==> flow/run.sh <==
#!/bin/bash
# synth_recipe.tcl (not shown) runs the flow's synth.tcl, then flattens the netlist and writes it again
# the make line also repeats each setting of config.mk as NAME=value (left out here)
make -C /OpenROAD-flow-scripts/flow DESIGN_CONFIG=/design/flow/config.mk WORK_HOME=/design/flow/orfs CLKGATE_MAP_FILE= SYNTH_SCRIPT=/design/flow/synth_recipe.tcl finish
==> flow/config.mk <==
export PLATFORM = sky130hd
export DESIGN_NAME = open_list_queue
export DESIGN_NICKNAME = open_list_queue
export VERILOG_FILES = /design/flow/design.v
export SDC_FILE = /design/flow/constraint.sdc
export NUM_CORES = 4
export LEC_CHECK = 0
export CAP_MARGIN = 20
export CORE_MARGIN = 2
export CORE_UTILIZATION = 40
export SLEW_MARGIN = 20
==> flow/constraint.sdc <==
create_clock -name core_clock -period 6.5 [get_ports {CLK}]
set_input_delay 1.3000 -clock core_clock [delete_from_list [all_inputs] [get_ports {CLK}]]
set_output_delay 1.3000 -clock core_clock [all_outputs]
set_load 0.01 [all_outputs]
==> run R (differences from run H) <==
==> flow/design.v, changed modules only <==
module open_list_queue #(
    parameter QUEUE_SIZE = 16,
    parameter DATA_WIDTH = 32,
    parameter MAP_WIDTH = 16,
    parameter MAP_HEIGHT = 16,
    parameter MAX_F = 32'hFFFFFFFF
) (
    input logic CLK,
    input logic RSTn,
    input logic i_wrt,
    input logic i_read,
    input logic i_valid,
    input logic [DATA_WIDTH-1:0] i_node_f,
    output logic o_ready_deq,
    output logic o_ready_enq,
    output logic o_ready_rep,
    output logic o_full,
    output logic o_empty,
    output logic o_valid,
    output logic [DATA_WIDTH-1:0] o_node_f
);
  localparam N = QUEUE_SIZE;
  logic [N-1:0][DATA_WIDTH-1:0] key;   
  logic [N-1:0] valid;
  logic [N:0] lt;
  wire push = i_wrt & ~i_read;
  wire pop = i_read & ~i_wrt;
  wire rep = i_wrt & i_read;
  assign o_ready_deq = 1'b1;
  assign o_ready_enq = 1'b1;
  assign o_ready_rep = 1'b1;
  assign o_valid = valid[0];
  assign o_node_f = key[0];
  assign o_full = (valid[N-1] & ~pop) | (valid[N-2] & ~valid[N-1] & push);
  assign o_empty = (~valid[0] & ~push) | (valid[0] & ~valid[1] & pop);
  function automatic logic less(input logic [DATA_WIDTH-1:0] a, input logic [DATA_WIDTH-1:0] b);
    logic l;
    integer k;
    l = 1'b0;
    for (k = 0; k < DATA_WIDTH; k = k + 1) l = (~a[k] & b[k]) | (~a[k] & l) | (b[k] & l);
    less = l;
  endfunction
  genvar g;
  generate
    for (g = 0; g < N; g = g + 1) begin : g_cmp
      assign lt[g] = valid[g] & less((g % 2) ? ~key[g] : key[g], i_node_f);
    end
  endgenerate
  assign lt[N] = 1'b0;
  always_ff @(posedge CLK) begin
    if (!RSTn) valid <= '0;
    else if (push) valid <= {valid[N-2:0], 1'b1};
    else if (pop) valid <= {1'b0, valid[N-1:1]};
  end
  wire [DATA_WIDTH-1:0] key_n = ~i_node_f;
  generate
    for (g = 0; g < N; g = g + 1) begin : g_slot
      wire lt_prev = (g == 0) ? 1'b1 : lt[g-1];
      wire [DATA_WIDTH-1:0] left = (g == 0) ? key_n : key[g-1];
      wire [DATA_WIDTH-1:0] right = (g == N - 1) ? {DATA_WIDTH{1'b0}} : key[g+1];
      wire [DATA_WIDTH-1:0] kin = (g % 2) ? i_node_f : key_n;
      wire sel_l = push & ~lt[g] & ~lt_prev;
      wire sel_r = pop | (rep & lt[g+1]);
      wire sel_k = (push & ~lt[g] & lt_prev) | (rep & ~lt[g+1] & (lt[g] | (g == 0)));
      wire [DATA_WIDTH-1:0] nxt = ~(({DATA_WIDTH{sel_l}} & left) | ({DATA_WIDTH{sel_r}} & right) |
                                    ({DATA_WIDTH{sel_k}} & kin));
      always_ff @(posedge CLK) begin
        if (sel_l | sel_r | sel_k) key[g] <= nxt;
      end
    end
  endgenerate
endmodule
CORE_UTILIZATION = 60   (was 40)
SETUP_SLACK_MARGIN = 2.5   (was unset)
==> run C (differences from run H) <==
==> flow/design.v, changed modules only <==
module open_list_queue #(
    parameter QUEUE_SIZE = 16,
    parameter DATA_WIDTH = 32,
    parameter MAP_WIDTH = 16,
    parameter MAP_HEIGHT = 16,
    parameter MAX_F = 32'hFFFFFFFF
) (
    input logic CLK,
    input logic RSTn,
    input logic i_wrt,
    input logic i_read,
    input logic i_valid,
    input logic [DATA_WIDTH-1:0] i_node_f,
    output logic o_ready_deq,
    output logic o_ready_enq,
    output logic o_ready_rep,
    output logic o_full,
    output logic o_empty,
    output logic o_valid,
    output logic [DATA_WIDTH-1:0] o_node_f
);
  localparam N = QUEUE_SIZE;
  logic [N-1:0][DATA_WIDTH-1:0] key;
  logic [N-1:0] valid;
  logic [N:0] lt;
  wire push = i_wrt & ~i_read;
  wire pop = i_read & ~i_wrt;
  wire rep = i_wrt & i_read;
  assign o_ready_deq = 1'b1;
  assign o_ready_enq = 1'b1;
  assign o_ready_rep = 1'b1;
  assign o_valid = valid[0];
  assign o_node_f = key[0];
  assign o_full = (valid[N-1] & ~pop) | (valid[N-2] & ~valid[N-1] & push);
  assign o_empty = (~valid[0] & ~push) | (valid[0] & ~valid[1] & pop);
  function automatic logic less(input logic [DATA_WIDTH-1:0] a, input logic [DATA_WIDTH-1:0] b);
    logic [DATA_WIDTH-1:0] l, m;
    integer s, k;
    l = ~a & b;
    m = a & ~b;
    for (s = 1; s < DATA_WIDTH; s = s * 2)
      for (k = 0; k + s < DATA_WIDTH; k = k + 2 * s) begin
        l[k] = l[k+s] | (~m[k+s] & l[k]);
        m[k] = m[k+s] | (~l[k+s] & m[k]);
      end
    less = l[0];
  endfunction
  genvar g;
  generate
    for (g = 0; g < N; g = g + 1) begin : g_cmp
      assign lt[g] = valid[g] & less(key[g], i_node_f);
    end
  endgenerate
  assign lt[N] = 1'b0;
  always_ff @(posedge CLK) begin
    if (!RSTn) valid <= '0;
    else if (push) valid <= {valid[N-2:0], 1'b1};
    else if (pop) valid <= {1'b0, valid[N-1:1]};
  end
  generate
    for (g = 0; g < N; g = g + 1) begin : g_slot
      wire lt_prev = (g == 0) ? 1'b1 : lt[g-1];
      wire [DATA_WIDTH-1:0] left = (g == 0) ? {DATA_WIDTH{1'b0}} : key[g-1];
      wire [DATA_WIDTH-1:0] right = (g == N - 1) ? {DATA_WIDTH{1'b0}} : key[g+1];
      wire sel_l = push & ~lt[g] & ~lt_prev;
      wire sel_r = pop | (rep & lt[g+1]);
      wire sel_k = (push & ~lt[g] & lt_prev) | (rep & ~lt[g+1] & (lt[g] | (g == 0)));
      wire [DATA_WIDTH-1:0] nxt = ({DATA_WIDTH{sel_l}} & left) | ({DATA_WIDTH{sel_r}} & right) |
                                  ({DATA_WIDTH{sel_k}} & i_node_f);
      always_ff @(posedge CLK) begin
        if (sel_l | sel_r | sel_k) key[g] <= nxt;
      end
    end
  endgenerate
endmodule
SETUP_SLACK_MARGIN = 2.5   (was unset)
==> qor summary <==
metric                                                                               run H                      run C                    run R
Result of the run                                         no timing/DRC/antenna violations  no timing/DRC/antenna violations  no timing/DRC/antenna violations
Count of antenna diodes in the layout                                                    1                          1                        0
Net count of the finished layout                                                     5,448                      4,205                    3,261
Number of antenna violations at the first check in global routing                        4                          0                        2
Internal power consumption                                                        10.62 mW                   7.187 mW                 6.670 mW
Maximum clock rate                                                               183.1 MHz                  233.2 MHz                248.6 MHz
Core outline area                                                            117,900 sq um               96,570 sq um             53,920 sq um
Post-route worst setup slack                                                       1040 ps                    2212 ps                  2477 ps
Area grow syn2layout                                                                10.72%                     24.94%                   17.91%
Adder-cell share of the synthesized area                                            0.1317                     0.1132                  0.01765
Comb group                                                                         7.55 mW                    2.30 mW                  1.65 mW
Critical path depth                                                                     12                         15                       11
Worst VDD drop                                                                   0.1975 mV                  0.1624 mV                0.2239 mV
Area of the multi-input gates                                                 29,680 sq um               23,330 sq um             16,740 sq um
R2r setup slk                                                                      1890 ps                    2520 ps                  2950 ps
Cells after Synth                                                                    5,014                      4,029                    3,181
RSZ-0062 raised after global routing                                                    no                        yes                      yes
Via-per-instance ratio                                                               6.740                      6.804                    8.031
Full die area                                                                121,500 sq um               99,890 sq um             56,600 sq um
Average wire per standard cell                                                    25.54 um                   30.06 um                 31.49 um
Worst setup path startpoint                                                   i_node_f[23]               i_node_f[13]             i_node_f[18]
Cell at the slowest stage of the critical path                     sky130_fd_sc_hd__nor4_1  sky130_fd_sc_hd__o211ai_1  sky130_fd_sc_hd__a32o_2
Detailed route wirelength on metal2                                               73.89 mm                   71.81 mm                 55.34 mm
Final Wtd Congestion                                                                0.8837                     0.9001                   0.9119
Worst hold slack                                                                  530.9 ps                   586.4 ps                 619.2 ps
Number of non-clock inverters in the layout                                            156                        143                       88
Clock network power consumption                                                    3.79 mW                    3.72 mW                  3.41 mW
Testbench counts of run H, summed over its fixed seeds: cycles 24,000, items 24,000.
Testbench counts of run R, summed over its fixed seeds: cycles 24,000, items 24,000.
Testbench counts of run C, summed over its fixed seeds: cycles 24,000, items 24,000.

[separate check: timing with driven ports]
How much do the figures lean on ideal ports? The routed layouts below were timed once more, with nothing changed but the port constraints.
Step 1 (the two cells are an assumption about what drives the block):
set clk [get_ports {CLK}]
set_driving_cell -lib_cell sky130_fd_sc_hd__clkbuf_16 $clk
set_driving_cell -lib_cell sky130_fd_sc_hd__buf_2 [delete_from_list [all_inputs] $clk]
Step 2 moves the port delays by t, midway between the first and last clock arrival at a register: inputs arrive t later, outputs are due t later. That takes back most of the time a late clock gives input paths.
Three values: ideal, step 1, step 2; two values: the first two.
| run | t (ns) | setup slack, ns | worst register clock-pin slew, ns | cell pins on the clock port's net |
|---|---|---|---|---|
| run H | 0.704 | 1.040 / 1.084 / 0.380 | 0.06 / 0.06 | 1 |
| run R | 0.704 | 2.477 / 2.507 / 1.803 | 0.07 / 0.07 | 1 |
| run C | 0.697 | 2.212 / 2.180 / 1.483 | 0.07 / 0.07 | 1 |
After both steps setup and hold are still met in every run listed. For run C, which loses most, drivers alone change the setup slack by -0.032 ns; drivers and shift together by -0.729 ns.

*Task:* Return verbatim each line from the one that mentions "port's net |" to the end of the entries, inclusive.

*Result of this task:*
| run | t (ns) | setup slack, ns | worst register clock-pin slew, ns | cell pins on the clock port's net |
|---|---|---|---|---|
| run H | 0.704 | 1.040 / 1.084 / 0.380 | 0.06 / 0.06 | 1 |
| run R | 0.704 | 2.477 / 2.507 / 1.803 | 0.07 / 0.07 | 1 |
| run C | 0.697 | 2.212 / 2.180 / 1.483 | 0.07 / 0.07 | 1 |
After both steps setup and hold are still met in every run listed. For run C, which loses most, drivers alone change the setup slack by -0.032 ns; drivers and shift together by -0.729 ns.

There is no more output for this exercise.